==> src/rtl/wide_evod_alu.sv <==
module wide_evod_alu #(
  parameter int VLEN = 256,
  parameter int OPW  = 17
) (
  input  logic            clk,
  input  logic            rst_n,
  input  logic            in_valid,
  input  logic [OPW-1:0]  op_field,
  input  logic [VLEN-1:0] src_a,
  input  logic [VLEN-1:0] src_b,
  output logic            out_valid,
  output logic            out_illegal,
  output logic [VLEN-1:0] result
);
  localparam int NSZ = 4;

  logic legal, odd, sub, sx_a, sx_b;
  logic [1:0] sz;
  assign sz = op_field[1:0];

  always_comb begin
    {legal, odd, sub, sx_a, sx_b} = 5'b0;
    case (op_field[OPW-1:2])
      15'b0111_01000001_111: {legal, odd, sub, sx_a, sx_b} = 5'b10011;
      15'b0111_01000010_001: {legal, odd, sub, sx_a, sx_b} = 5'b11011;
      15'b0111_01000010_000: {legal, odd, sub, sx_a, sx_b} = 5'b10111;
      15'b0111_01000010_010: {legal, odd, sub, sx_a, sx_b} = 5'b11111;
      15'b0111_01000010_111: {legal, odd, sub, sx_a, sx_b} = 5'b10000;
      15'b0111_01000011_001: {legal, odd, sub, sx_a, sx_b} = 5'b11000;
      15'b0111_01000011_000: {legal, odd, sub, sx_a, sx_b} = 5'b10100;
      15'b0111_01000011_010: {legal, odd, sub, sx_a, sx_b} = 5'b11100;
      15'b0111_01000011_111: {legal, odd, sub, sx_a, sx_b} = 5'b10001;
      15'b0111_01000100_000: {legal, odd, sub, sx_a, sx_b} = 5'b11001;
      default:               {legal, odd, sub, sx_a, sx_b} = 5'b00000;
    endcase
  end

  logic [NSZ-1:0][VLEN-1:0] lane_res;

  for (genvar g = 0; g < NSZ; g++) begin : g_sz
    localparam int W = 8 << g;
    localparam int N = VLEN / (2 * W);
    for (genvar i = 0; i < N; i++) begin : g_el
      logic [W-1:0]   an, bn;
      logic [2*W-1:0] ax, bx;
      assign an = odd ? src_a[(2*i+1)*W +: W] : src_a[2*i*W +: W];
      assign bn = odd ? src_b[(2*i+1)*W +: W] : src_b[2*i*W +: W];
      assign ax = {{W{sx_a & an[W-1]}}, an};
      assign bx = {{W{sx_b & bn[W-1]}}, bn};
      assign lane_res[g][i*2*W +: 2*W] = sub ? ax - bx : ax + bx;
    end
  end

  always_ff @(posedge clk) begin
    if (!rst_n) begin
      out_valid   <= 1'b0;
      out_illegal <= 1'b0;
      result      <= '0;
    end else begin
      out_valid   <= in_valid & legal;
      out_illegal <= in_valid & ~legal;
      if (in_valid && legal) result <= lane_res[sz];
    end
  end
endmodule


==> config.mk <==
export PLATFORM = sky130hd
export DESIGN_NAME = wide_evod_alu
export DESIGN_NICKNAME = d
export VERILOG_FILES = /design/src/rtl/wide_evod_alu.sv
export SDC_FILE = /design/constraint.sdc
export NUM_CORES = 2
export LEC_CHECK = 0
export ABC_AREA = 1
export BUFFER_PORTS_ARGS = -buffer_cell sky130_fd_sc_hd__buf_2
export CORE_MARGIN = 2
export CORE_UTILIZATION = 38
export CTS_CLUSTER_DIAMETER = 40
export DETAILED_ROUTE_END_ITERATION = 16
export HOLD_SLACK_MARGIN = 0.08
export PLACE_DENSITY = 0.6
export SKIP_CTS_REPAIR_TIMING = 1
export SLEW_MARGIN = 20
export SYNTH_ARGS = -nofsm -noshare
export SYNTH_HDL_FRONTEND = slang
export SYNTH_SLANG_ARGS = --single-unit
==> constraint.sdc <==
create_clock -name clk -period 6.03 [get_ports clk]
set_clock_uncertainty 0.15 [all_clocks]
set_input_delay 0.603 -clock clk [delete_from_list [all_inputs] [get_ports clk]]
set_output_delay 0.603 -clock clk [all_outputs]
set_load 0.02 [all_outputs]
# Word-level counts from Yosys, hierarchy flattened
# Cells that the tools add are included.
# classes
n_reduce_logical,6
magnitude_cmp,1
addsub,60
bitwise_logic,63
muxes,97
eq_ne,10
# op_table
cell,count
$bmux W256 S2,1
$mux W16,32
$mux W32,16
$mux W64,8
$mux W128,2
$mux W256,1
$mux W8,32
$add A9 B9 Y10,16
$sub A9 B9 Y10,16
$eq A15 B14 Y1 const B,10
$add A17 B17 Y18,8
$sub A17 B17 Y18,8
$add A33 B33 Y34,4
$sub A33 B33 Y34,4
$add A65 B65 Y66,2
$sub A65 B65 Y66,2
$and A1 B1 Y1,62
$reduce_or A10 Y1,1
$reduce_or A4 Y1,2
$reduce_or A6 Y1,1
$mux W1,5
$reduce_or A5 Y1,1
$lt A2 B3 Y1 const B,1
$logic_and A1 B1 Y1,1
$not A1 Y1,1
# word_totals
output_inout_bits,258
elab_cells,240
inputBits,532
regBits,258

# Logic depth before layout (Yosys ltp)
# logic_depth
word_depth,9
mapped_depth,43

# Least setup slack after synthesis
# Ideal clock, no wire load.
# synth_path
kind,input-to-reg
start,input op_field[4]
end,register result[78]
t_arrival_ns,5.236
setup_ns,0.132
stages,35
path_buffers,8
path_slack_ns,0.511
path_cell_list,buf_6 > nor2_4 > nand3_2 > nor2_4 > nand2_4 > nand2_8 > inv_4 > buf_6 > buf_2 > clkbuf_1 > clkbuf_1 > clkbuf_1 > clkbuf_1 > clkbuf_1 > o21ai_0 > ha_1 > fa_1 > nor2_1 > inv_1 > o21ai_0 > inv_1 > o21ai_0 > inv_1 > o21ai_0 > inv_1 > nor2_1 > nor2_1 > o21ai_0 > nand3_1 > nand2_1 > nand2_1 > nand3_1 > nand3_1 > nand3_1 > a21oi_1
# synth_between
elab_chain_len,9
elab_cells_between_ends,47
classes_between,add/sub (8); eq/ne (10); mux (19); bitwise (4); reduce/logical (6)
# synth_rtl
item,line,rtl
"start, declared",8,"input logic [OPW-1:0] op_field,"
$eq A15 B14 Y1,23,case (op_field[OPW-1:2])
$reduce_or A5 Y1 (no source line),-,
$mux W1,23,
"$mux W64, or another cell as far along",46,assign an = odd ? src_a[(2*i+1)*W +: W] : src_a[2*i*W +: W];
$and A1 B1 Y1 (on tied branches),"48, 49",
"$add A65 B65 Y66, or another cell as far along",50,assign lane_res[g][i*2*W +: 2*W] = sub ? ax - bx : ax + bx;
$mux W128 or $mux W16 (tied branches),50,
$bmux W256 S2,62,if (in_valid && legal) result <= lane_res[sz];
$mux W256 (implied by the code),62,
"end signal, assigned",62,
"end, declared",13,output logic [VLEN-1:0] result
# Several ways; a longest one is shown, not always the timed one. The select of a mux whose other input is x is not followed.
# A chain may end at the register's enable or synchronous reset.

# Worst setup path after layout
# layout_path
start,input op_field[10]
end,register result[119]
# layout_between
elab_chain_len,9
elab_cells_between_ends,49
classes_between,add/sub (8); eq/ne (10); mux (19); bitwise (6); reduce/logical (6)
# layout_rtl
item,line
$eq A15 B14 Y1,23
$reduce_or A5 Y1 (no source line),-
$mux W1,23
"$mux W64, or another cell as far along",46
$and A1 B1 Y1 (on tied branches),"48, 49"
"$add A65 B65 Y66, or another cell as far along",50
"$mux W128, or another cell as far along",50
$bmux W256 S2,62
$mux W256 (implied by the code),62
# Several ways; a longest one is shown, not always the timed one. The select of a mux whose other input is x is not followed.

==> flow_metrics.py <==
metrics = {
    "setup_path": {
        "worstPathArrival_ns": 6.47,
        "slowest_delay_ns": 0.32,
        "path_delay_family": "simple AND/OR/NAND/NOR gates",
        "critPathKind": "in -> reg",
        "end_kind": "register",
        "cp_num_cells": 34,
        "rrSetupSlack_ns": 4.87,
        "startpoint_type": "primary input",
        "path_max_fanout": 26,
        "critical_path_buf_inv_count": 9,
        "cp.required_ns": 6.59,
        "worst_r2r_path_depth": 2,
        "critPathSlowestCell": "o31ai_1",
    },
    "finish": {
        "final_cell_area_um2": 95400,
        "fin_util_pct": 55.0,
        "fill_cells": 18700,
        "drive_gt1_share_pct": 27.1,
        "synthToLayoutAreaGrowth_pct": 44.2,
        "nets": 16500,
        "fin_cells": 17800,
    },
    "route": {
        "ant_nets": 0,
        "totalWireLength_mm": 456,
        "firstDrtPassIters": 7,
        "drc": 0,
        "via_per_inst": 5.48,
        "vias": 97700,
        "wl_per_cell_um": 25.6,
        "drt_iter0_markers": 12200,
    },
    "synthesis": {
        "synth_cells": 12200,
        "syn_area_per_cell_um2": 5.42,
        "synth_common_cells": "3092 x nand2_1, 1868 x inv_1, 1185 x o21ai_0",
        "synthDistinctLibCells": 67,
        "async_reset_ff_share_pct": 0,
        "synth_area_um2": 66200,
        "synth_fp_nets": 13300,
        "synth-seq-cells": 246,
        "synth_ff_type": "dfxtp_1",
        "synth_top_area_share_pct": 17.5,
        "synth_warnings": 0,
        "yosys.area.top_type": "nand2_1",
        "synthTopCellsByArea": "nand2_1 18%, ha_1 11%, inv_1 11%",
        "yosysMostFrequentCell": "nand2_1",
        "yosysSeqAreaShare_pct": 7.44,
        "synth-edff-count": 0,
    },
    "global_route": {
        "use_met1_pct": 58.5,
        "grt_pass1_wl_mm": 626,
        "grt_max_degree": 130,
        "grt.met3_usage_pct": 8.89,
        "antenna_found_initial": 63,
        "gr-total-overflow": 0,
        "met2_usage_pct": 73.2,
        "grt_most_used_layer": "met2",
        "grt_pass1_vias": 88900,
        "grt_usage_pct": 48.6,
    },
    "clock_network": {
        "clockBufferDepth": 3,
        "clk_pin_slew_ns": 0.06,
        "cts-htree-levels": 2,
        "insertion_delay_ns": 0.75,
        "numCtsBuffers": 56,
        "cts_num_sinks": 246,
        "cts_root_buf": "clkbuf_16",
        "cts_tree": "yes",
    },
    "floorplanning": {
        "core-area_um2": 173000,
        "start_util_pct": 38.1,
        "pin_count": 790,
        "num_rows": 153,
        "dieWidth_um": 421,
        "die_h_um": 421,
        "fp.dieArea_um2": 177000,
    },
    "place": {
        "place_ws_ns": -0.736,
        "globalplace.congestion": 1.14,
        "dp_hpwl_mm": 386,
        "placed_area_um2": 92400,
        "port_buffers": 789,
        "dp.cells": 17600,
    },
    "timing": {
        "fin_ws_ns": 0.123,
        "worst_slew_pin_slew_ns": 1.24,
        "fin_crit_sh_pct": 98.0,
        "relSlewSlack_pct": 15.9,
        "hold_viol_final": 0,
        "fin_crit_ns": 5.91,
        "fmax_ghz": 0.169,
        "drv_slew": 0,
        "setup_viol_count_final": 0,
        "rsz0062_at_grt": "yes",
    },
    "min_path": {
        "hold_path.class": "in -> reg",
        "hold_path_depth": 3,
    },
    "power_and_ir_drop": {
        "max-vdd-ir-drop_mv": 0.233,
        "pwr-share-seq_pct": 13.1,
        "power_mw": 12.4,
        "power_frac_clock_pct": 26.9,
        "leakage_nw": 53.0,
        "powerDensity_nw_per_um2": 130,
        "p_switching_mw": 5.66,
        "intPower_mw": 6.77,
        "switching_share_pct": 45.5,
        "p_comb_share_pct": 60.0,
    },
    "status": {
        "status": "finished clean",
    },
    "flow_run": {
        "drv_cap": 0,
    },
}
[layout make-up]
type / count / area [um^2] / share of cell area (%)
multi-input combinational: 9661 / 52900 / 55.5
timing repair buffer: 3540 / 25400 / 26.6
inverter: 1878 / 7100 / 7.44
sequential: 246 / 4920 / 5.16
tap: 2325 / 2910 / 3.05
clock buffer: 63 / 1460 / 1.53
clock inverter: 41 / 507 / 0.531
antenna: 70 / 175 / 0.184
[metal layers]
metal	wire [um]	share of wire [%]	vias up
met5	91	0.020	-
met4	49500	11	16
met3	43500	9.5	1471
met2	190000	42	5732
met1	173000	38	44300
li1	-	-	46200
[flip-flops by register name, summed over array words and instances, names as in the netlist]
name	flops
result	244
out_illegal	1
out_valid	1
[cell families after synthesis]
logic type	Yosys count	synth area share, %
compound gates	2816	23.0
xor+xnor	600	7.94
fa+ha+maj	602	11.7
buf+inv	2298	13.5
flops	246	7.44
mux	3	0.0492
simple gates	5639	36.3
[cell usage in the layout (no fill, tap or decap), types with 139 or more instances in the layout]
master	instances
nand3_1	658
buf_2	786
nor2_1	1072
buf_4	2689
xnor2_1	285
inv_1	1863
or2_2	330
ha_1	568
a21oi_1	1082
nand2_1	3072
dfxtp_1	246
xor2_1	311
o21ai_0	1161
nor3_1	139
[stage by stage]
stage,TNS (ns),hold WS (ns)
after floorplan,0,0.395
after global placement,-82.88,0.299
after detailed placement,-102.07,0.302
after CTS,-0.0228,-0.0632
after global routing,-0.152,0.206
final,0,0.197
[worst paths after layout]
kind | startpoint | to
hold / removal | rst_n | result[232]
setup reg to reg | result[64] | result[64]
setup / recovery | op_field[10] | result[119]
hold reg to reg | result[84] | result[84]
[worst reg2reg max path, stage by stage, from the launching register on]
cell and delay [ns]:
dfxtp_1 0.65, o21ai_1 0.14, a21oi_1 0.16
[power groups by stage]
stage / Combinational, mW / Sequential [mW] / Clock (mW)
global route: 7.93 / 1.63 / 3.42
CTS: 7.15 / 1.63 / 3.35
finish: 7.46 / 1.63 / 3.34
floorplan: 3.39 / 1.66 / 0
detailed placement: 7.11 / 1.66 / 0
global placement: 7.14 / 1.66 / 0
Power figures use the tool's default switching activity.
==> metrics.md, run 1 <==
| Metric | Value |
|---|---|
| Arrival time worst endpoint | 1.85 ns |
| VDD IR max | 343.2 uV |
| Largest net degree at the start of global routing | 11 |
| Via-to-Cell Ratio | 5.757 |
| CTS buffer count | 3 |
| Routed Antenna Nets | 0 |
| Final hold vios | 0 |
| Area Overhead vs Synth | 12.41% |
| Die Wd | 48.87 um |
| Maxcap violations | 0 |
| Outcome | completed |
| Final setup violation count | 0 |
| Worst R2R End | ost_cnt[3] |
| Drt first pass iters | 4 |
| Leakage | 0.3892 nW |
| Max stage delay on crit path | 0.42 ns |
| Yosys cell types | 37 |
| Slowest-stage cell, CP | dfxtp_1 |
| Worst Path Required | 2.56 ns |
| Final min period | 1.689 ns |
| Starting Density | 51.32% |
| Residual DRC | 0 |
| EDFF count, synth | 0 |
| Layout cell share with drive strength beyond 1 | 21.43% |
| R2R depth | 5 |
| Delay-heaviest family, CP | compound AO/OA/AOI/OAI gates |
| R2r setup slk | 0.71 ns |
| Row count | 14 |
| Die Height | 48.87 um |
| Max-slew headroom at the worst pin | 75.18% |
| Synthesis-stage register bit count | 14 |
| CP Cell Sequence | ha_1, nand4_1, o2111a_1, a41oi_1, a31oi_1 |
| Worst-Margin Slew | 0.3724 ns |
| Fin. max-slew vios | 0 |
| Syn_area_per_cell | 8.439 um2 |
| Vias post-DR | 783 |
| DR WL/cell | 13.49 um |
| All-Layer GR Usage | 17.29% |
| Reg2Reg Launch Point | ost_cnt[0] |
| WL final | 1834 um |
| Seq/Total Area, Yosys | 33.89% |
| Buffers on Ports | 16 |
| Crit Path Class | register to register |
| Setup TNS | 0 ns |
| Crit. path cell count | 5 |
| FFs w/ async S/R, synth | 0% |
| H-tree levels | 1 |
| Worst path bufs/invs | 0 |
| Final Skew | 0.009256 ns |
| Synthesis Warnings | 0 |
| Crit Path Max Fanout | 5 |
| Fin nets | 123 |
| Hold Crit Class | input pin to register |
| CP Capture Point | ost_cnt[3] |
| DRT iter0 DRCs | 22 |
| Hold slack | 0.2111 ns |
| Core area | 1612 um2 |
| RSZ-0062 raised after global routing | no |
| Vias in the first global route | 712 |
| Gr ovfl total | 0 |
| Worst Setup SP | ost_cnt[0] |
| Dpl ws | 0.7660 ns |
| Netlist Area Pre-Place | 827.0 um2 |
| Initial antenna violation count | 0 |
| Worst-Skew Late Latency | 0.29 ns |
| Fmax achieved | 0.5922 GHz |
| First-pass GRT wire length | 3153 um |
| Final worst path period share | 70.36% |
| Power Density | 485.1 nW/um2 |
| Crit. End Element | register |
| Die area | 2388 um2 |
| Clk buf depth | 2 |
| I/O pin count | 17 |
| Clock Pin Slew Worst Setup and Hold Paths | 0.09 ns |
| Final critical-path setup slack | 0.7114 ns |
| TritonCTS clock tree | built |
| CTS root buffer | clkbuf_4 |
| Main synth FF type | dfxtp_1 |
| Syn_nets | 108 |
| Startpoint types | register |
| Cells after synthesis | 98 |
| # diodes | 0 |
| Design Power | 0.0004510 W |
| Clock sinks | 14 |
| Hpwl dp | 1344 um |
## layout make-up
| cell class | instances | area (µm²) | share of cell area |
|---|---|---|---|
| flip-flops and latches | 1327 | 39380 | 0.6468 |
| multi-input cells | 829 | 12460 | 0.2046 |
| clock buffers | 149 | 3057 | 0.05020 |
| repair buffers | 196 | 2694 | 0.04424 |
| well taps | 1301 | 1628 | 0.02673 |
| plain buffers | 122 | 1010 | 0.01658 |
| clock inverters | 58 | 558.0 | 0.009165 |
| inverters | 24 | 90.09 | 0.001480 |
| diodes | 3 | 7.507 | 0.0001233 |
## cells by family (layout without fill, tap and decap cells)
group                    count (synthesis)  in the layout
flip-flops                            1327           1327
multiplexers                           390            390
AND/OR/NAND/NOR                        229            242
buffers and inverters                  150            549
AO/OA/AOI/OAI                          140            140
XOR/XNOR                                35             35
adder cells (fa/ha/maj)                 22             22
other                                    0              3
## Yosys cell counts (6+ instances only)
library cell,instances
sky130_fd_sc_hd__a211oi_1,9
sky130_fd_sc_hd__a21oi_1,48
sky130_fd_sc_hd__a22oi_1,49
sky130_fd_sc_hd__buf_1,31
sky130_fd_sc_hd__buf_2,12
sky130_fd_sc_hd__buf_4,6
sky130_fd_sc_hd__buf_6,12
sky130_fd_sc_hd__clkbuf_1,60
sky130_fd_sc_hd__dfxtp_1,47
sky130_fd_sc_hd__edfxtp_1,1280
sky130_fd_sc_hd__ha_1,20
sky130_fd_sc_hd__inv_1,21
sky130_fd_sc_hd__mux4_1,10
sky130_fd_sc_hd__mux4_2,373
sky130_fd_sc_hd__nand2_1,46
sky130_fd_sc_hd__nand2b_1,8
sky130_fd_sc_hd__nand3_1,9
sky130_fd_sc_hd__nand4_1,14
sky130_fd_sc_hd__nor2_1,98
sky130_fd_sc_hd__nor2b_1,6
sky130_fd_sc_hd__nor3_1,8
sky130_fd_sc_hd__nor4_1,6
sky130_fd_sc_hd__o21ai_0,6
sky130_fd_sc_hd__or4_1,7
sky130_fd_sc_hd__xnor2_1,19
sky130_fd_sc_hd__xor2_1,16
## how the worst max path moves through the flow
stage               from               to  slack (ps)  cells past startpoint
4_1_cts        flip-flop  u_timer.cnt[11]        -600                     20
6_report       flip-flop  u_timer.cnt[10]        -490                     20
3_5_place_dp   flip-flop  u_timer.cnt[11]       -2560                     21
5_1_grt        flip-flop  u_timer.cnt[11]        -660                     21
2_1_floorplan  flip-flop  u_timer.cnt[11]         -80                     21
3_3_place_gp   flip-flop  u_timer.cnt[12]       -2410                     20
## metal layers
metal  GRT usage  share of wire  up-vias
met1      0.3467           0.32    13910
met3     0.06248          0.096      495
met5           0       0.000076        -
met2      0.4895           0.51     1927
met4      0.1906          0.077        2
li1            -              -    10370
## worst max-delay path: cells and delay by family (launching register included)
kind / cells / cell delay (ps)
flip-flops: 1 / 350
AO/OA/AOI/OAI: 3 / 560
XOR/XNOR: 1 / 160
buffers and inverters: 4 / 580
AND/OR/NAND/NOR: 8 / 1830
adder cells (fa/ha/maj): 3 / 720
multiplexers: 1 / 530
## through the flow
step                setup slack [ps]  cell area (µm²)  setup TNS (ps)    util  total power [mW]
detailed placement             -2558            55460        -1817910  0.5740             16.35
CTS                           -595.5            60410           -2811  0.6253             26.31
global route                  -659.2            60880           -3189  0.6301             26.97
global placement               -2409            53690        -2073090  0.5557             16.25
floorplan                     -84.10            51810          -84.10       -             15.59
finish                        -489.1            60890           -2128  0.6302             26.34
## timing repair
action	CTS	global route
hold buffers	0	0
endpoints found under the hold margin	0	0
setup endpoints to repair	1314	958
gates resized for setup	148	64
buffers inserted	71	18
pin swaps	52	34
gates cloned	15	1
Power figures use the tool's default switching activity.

──────

◆ **Task instructions**
Where the listing above has a line with "metrics.md, run 1", start there, and output every line exactly through the line with "0.3724 ns |", which is also included.

◆ **Exercise result**
==> metrics.md, run 1 <==
| Metric | Value |
|---|---|
| Arrival time worst endpoint | 1.85 ns |
| VDD IR max | 343.2 uV |
| Largest net degree at the start of global routing | 11 |
| Via-to-Cell Ratio | 5.757 |
| CTS buffer count | 3 |
| Routed Antenna Nets | 0 |
| Final hold vios | 0 |
| Area Overhead vs Synth | 12.41% |
| Die Wd | 48.87 um |
| Maxcap violations | 0 |
| Outcome | completed |
| Final setup violation count | 0 |
| Worst R2R End | ost_cnt[3] |
| Drt first pass iters | 4 |
| Leakage | 0.3892 nW |
| Max stage delay on crit path | 0.42 ns |
| Yosys cell types | 37 |
| Slowest-stage cell, CP | dfxtp_1 |
| Worst Path Required | 2.56 ns |
| Final min period | 1.689 ns |
| Starting Density | 51.32% |
| Residual DRC | 0 |
| EDFF count, synth | 0 |
| Layout cell share with drive strength beyond 1 | 21.43% |
| R2R depth | 5 |
| Delay-heaviest family, CP | compound AO/OA/AOI/OAI gates |
| R2r setup slk | 0.71 ns |
| Row count | 14 |
| Die Height | 48.87 um |
| Max-slew headroom at the worst pin | 75.18% |
| Synthesis-stage register bit count | 14 |
| CP Cell Sequence | ha_1, nand4_1, o2111a_1, a41oi_1, a31oi_1 |
| Worst-Margin Slew | 0.3724 ns |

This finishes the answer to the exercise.